Abstract
Detailed analysis of technological learning of energy technologies is scarce. For floating wind, this is missing altogether. In this study, we applied experience curve and bottom-up cost modeling methodologies and assessed the long-term cost reduction potential and contribution factors of fixed-bottom and floating offshore wind in their mature markets. Further, to emphasize the role of strongly varying site characteristics of offshore wind farms and their influences, the grid connection cost is separately discussed from the total technology costs (Capital Expenditure and LCOE).

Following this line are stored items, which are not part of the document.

==> flow/design.v (excerpt) <==
module fm_lpr_fir (
    input  logic        clock,
    input  logic        reset,
    input  logic [31:0] x_in,
    output logic        x_rd_en,
    input  logic        x_empty,
    output logic [31:0] y_out,
    input  logic        y_out_full,
    output logic        y_wr_en
);
Size: ~1400 flip-flops.
==> flow/config.mk <==
export PLATFORM = sky130hd
export DESIGN_NAME = fm_lpr_fir
export DESIGN_NICKNAME = fm_lpr_fir
export VERILOG_FILES = /design/flow/design.v
export SDC_FILE = /design/flow/constraint.sdc
export NUM_CORES = 4
export LEC_CHECK = 0
export CAP_MARGIN = 40
export CORE_MARGIN = 2
export CORE_UTILIZATION = 72
export CTS_CLUSTER_SIZE = 13
export SETUP_SLACK_MARGIN = 0.95
export SLEW_MARGIN = 20
==> flow/constraint.sdc <==
create_clock -name core_clock -period 7.48 [get_ports {clock}]
set_input_delay 1.4960 -clock core_clock [delete_from_list [all_inputs] [get_ports {clock}]]
set_output_delay 1.4960 -clock core_clock [all_outputs]
set_load 0.01 [all_outputs]
run.sh (not shown) runs the stock make flow with config.mk's settings and CLKGATE_MAP_FILE=.
The baseline reached the layout checks and failed them: setup timing.
Next try:
--- a/flow/config.mk
+++ b/flow/config.mk
@@ -7,7 +7,5 @@
 export LEC_CHECK = 0
-export CAP_MARGIN = 40
+export CAP_MARGIN = 20
 export CORE_MARGIN = 2
-export CORE_UTILIZATION = 72
-export CTS_CLUSTER_SIZE = 13
-export SETUP_SLACK_MARGIN = 0.95
+export CORE_UTILIZATION = 40
 export SLEW_MARGIN = 20
==> flow/constraint.sdc (replaced) <==
create_clock -name core_clock -period 12.0 [get_ports {clock}]
set_input_delay 2.4000 -clock core_clock [delete_from_list [all_inputs] [get_ports {clock}]]
set_output_delay 2.4000 -clock core_clock [all_outputs]
set_load 0.01 [all_outputs]
- Now the flow produced a clean layout
- via count decreases by 11%
- setup slack gains 2.6 ns
- maximum frequency decreases by 17%

* * *

oak:
Starting RTL as in the previous note.
clock: 7.57 ns
lec_check: 0
abc_area: 1
cap_margin: 5
cell_pad_in_sites_detail_placement: 1
core_margin: 2
core_utilization: 42
cts_cluster_size: 69
gpl_routability_driven: 1
min_routing_layer: met1
place_density: 0.41
slew_margin: 20
tns_end_percent: 30
From the logs: oak reached the end of the flow and failed the layout checks with negative setup slack.
### oak -> pine
- setting SETUP_SLACK_MARGIN to 1.03 for the first time
- removing CELL_PAD_IN_SITES_DETAIL_PLACEMENT (formerly 1)
- changing CORE_UTILIZATION from 42 to 72
- removing ABC_AREA (formerly 1)
- setting CTS_CLUSTER_DIAMETER to 336 for the first time
- changing CAP_MARGIN from 5 to 15
- removing TNS_END_PERCENT (formerly 30)
- removing GPL_ROUTABILITY_DRIVEN (formerly 1)
- removing PLACE_DENSITY (formerly 0.41)
- changing CTS_CLUSTER_SIZE from 69 to 10
- removing MIN_ROUTING_LAYER (formerly met1)
- changing the clock period (ns, I/O delays scaled along) from 7.57 to 6.3
==> results <==
pine: flow complete, layout not clean; failing: negative setup slack. Diff oak -> pine: post-synthesis instance area went down, number of rows in the core area went down, diode insertion count for antenna repair went up, detailed-routed wire length on met2 went down, area used by multi-input combinational logic went up. Of oak and pine, pine shows the higher count of buffers not belonging to the clock network in the layout, with oak below it. | CTS clock-pin slew for the worst setup and hold paths | pine vs oak | ≈ equal |. pine ends up with a fraction of cell area in non-clock buffers that is 0.79 points higher than in oak. Changes observed in pine relative to oak: detailed-route wire length now sits lower; post-route fraction of the period consumed by the critical path now sits higher; global-route usage now sits higher.
Here is what was changed in the inputs of birch compared with pine.
- CORE_UTILIZATION now 40, was 72
- CAP_MARGIN now 20, was 15
- CTS_CLUSTER_DIAMETER no longer set, was 336
- SETUP_SLACK_MARGIN now 2.96, was 1.03
- CTS_CLUSTER_SIZE no longer set, was 10
- the clock period (ns, I/O delays scaled along) now 11.1, was 6.3
[summary]
birch completed end to end with timing, DRC and antenna clean.
birch against pine: wire length saw a decrease; initial antenna violation count saw a decrease.
For pine, the destination of the critical timing path was fir_lpr_inst.product[28], unlike birch, where it was fir_lpr_inst.product[92].
diff inputs: birch => maple
- a deleted SETUP_SLACK_MARGIN that had been 2.96
- an added CTS_CLUSTER_SIZE of 25
- a change of CORE_UTILIZATION from 40 to 68
- a change of the clock period (ns, I/O delays scaled along) from 11.1 to 7.82
Notes after the runs:
- Nothing crashed in maple and all stages finished; the problem is that the final layout failed, the offending checks being negative setup slack.
- The higher worst slack at placement came out of birch.
- Logic depth of the worst register-to-register path went up by a few percent going from birch to maple.
- maple ends up with higher buffer share of cell area than birch does.
- Deepest clock path buffer count: maple < birch

* * *

## the baseline
fm_lpr_fir again, from the RTL that the note above started with.
clock: 12.0 ns
lec_check: 0
cap_margin: 20
cell_pad_in_sites_detail_placement: 2
cell_pad_in_sites_global_placement: 2
core_aspect_ratio: 0.69
core_margin: 10
core_utilization: 58
cts_cluster_diameter: 167
gpl_routability_driven: 1
max_routing_layer: met4
setup_slack_margin: 0.18
slew_margin: 40
No final results exist for the baseline, since it was stopped by error DPL-0033 during 3_5_place_dp.
Inputs modified between the baseline and the candidate:
- SLEW_MARGIN now 35, was 40
- MIN_ROUTING_LAYER now met2, previously not set
- CORE_ASPECT_RATIO now 1.69, was 0.69
- GPL_TIMING_DRIVEN now 0, previously not set
- PLACE_DENSITY now 0.37, previously not set
- CORE_UTILIZATION now 71, was 58
Results
- Taking the baseline as the reference, in the candidate proportion of synthesized flip-flops having asynchronous set or reset held steady; area of the synthesized netlist per yosys stat held steady.
- Diff the baseline..the candidate | basic-gate share of the synthesized area counting and, or, nand and nor cells | unchanged
- Going from the baseline to the candidate, vertical die dimension went up about 40%, aoi/oai-family share of the synthesized area held, width of the die went down 240 um.
- None of the runs the candidate and the baseline ends with a clean layout.
- The candidate never completed; the flow aborted with a tool error in 3_1_place_gp_skip_io.
- The flow ended early for the baseline: it failed with a tool error in 3_5_place_dp.
- Overall die area: the candidate vs the baseline down 42,000 um2
- Row count up about 40% in the candidate wrt the baseline
- In the flow results for the candidate and the baseline, the pre-placement core utilization is smaller on the baseline.

* * *

zinc:
Starting RTL as in the previous note.
// fm_lpr_fir
module fm_lpr_fir (
    input  logic        clock,
    input  logic        reset,
    input  logic [31:0] x_in,
    output logic        x_rd_en,
    input  logic        x_empty,
    output logic [31:0] y_out,
    input  logic        y_out_full,
    output logic        y_wr_en
);
localparam AUDIO_LPR_COEFF_TAPS = 32;
localparam [AUDIO_LPR_COEFF_TAPS*32-1:0] AUDIO_LPR_COEFFS = {
    32'hfffffffd, 32'hfffffffa, 32'hfffffff4, 32'hffffffed, 32'hffffffe5, 32'hffffffdf, 32'hffffffe2, 32'hfffffff3,
    32'h00000015, 32'h0000004e, 32'h0000009b, 32'h000000f9, 32'h0000015d, 32'h000001be, 32'h0000020e, 32'h00000243,
    32'h00000243, 32'h0000020e, 32'h000001be, 32'h0000015d, 32'h000000f9, 32'h0000009b, 32'h0000004e, 32'h00000015,
    32'hfffffff3, 32'hffffffe2, 32'hffffffdf, 32'hffffffe5, 32'hffffffed, 32'hfffffff4, 32'hfffffffa, 32'hfffffffd
};
fir #(
    .TAPS(AUDIO_LPR_COEFF_TAPS),
    .DECIMATION(8),
    .DATA_SIZE(32),
    .GLOBAL_COEFF(AUDIO_LPR_COEFFS),
    .UNROLL(4)
) fir_lpr_inst (
    .clock(clock),
    .reset(reset),
    .x_in(x_in),
    .x_rd_en(x_rd_en),
    .x_empty(x_empty),
    .y_out(y_out),
    .y_out_full(y_out_full),
    .y_wr_en(y_wr_en)
);
endmodule
clock: 7.08 ns
lec_check: 0
cap_margin: 35
core_margin: 2
core_utilization: 72
cts_cluster_diameter: 133
hold_slack_margin: -0.04
max_routing_layer: met4
setup_slack_margin: -0.53
slew_margin: 20
zinc: all stages done; final checks FAILED (setup timing).
Here is what was changed in the inputs of indigo compared with zinc.
Settings: SETUP_SLACK_MARGIN changed from -0.53 to -0.44; CTS_CLUSTER_DIAMETER removed (was 133); CTS_CLUSTER_SIZE newly set to 25; CAP_MARGIN changed from 35 to 20; CORE_UTILIZATION changed from 72 to 70; HOLD_SLACK_MARGIN removed (was -0.04); MAX_ROUTING_LAYER removed (was met4); the clock period (ns, I/O delays scaled along) changed from 7.08 to 6.82.
Total wire length after detailed routing, indigo and zinc: smaller value in indigo. The run showing the greater critical path's largest stage delay is indigo. As far as number of buffers on the longest clock path goes, indigo and zinc are indistinguishable; the numbers are identical. From zinc to indigo the numbers moved as follows: hold slack shows an increase of 0.026 ns, layout buffer count excluding clock buffers shows an increase of about 8%, area taken by multi-input logic gates shows an increase of about 0.5%. To summarise indigo: no stage aborted, but the layout did not pass its checks, failing on setup timing. Between indigo and zinc, the residual DRC count does not differ in any meaningful way.
The inputs of raven differ from those of indigo as listed below.
Settings: SETUP_SLACK_MARGIN changed from -0.44 to 0.18; GPL_ROUTABILITY_DRIVEN newly set to 0; CELL_PAD_IN_SITES_DETAIL_PLACEMENT newly set to 1; CORE_UTILIZATION changed from 70 to 40; CTS_CLUSTER_SIZE removed (was 25); the clock period (ns, I/O delays scaled along) changed from 6.82 to 12.0.
### Flow results
raven finished end to end and its layout was clean on timing, DRC and antenna. Comparing indigo against raven, there is no change at all in chip area from the yosys synthesis statistics. In raven, the largest fanout on the critical path came out 13 above the value in indigo.
The inputs of yarrow differ from those of raven as listed below.
Settings: CORE_UTILIZATION changed from 40 to 72; GPL_ROUTABILITY_DRIVEN removed (was 0); SETUP_SLACK_MARGIN changed from 0.18 to 2.26; CAP_MARGIN changed from 20 to 0; CTS_CLUSTER_SIZE newly set to 49; CELL_PAD_IN_SITES_DETAIL_PLACEMENT removed (was 1); the clock period (ns, I/O delays scaled along) changed from 12.0 to 7.62.
==> results <==
[flow] yarrow | stages: complete | final checks: fail | reason: setup timing
The non-filler instance count after layout of yarrow falls short of that of raven by 890.
Lower global routing met2 resource utilization was reported by raven, not yarrow.
Delta (yarrow minus raven): die outline area -140,000 µm², core utilization +40 points, proportion of cell area spent on the clock network -0.54 points, placed instance count -1,078.
Summary of the comparison: number of setup violations in the final report is higher in yarrow, relative to raven.
Against raven, the final cell area of yarrow is higher.
yarrow reports a lower clock-buffer cell count than raven does.
Against raven, yarrow comes in 2.67 ns lower on worst slack at placement.

* * *

## red
fm_lpr_fir again, from the RTL that the note above started with.
clock: 11.1 ns
lec_check: 0
cap_margin: 20
core_margin: 2
core_utilization: 40
slew_margin: 20
red went all the way through the flow, and no timing, DRC or antenna check failed.
Setup changes, red to blue
Settings: CTS_CLUSTER_SIZE now 10, previously not set; CTS_CLUSTER_DIAMETER now 49, previously not set; CAP_MARGIN now 15, was 20; CORE_UTILIZATION now 72, was 40; the clock period (ns, I/O delays scaled along) now 6.3, was 11.1.
==> results <==
- Compared with red, blue shows clock-buffer cell count that has gone down by more than 10%.
- blue gives less sequential share of layout area than red did.
- Looking only at highest achievable clock rate, and setting everything else aside, the higher value of blue and red goes to blue.
- red and blue: one clean run, red; the rest did not finish clean.
- The final report for blue shows a completed flow and a layout that fails verification, specifically negative setup slack.
- Per the comparison of blue with red, final clock skew comparable, routed wire length now larger, data required time at the worst endpoint now smaller, worst hold slack now larger, non-filler instance count after layout now smaller.
## Diff of input files: green against blue
Settings: removing CTS_CLUSTER_DIAMETER (formerly 49); changing CAP_MARGIN from 15 to 20; setting SETUP_SLACK_MARGIN to 0.91 for the first time; removing CTS_CLUSTER_SIZE (formerly 10); changing the clock period (ns, I/O delays scaled along) from 6.3 to 7.63.
Results
| green | all stages done | FAIL | negative setup slack |. Status blue: flow complete, layout not clean - negative setup slack. Going from blue to green, first-pass GRT wire length shrinks by about 1.7%. On final critical path time including I/O delays and setup: between green and blue, it ends up lower for blue. [diff] final design area excluding fillers, green relative to blue: improvement.
--- input diff green..orange ---
Settings: CTS_CLUSTER_SIZE newly set to 15; SETUP_SLACK_MARGIN removed (was 0.91); CORE_UTILIZATION changed from 72 to 70; the clock period (ns, I/O delays scaled along) changed from 7.63 to 7.76.
Findings:
Completing all stages was not enough for orange: its layout failed the final checks because of negative setup slack. orange vs green on time the worst path needs with I/O delays and setup: orange is the lower one. On upper clock frequency limit, the higher figure sits with orange, not green. Relative to green, count of clock-buffer cells in the layout decreased by about 5% in orange. In the tables for green and orange, well-tap cell count reads higher with orange. In the reports for green and orange, the larger average wire per cell in the routed design belongs to green. [orange] clock buffer count from CTS fell 1 relative to green. [orange] final wirelength fell 17 mm relative to green.

* * *

wip/umber:
fm_lpr_fir again, from the RTL that the note above started with.
Settings: LEC_CHECK=0, CAP_MARGIN=20, CELL_PAD_IN_SITES_DETAIL_PLACEMENT=1, CELL_PAD_IN_SITES_GLOBAL_PLACEMENT=1, CORE_ASPECT_RATIO=0.99, CORE_MARGIN=10, CORE_UTILIZATION=62, CTS_CLUSTER_SIZE=68, GPL_ROUTABILITY_DRIVEN=0, HOLD_SLACK_MARGIN=0.11, MIN_ROUTING_LAYER=met1, SLEW_MARGIN=0, TNS_END_PERCENT=25; clock period 7.6 ns.
wip/umber: GRT-0116 in global routing -> run aborted
Input changes introduced in wip/xenon (baseline for comparison: wip/umber):
--- a/flow/config.mk
+++ b/flow/config.mk
@@ -13 +13 @@
-export CORE_UTILIZATION = 62
+export CORE_UTILIZATION = 16
@@ -16,2 +16,2 @@
-export HOLD_SLACK_MARGIN = 0.11
-export MIN_ROUTING_LAYER = met1
+export HOLD_SLACK_MARGIN = 0.23
+export MIN_ROUTING_LAYER = met2
### Flow results
- wip/xenon finished every stage; the final checks, however, were not passed, the failures being setup timing.
- Taking wip/umber as the reference point, the starting density of the core of wip/xenon falls by 46 points.
- In the metrics for wip/xenon and wip/umber, the one carrying the higher vertical die dimension is wip/xenon.
- Synthesized area came out exactly the same in wip/xenon and wip/umber.
- Measured against wip/xenon, the die area of wip/umber comes out at 0.27 times the reference value.
[inputs] wip/garnet vs wip/xenon
==> flow/config.mk <==
export PLATFORM = sky130hd
export DESIGN_NAME = fm_lpr_fir
export DESIGN_NICKNAME = fm_lpr_fir
export VERILOG_FILES = /design/flow/design.v
export SDC_FILE = /design/flow/constraint.sdc
export NUM_CORES = 4
export LEC_CHECK = 0
export CAP_MARGIN = 20
export CORE_MARGIN = 2
export CORE_UTILIZATION = 72
export CTS_CLUSTER_DIAMETER = 355
export MAX_ROUTING_LAYER = met4
export PLACE_DENSITY_LB_ADDON = 0.0
export SETUP_SLACK_MARGIN = 2.14
export SLEW_MARGIN = 20
==> flow/constraint.sdc <==
create_clock -name core_clock -period 7.32 [get_ports {clock}]
set_input_delay 1.4640 -clock core_clock [delete_from_list [all_inputs] [get_ports {clock}]]
set_output_delay 1.4640 -clock core_clock [all_outputs]
set_load 0.01 [all_outputs]
Notes after the runs:
Diff wip/xenon -> wip/garnet: die area saw a decrease; total length of routed wires -about 14%.
Although wip/garnet finished all stages, its layout failed final checks on setup timing.
wip/garnet vs wip/xenon on slew at the pin with the worst max-slew slack: wip/garnet is the lower one.
Input changes introduced in wip/onyx (baseline for comparison: wip/garnet):
--- a/flow/config.mk
+++ b/flow/config.mk
@@ -11 +11 @@
-export CTS_CLUSTER_DIAMETER = 355
+export CTS_CLUSTER_DIAMETER = 381
@@ -14 +14 @@
-export SETUP_SLACK_MARGIN = 2.14
+export SETUP_SLACK_MARGIN = -0.5
[summary]
wip/onyx and wip/garnet ended up with nearly the same global routing met1 resource utilization. Between wip/onyx and wip/garnet, final worst-path setup slack is higher for wip/onyx, wip/garnet comes in under that. Comparing wip/onyx and wip/garnet, the lower area of all placed cells without fillers is on wip/onyx. In wip/onyx the implementation completed, yet the final layout does not meet the checks, the culprit being setup timing. wip/onyx vs wip/garnet: count of plain and timing-repair buffers in the layout down in wip/onyx. wip/onyx vs wip/garnet: hold slack down. Layout overhead on the synthesized area down 0.89 points in wip/onyx wrt wip/garnet.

Our assessment shows that, excluding grid connection costs, fixed-bottom offshore wind LCOE is 40 €/MWh at 31 GW cumulative capacity (2023–2024) and decline to 28 ± 3 €/MWh by 100 GW. Floating wind LCOE is 123 €/MWh at 1 GW cumulative capacity (2027 – 2030) but decline to 33 ± 6 €/MWh by 100 GW. Moreover, floating wind can achieve cost parity (i.e., 40 €/MWh, excl. grid connection cost) by deploying 21 GW, requiring 44 billion € of learning investment in the form of subsidies to compensate the price gap for the technology in the energy system. We also conclude that grid cost forms a substantial portion of total offshore wind cost, and an integrated offshore grid can efficiently future wind farms and reduce costs. Lastly, we compared our assessment with literature and found that fixed-bottom cost developments are commonly underestimated and the near-term developments for floating wind are overestimated due to limited understanding of component-level cost developments and developing financing conditions.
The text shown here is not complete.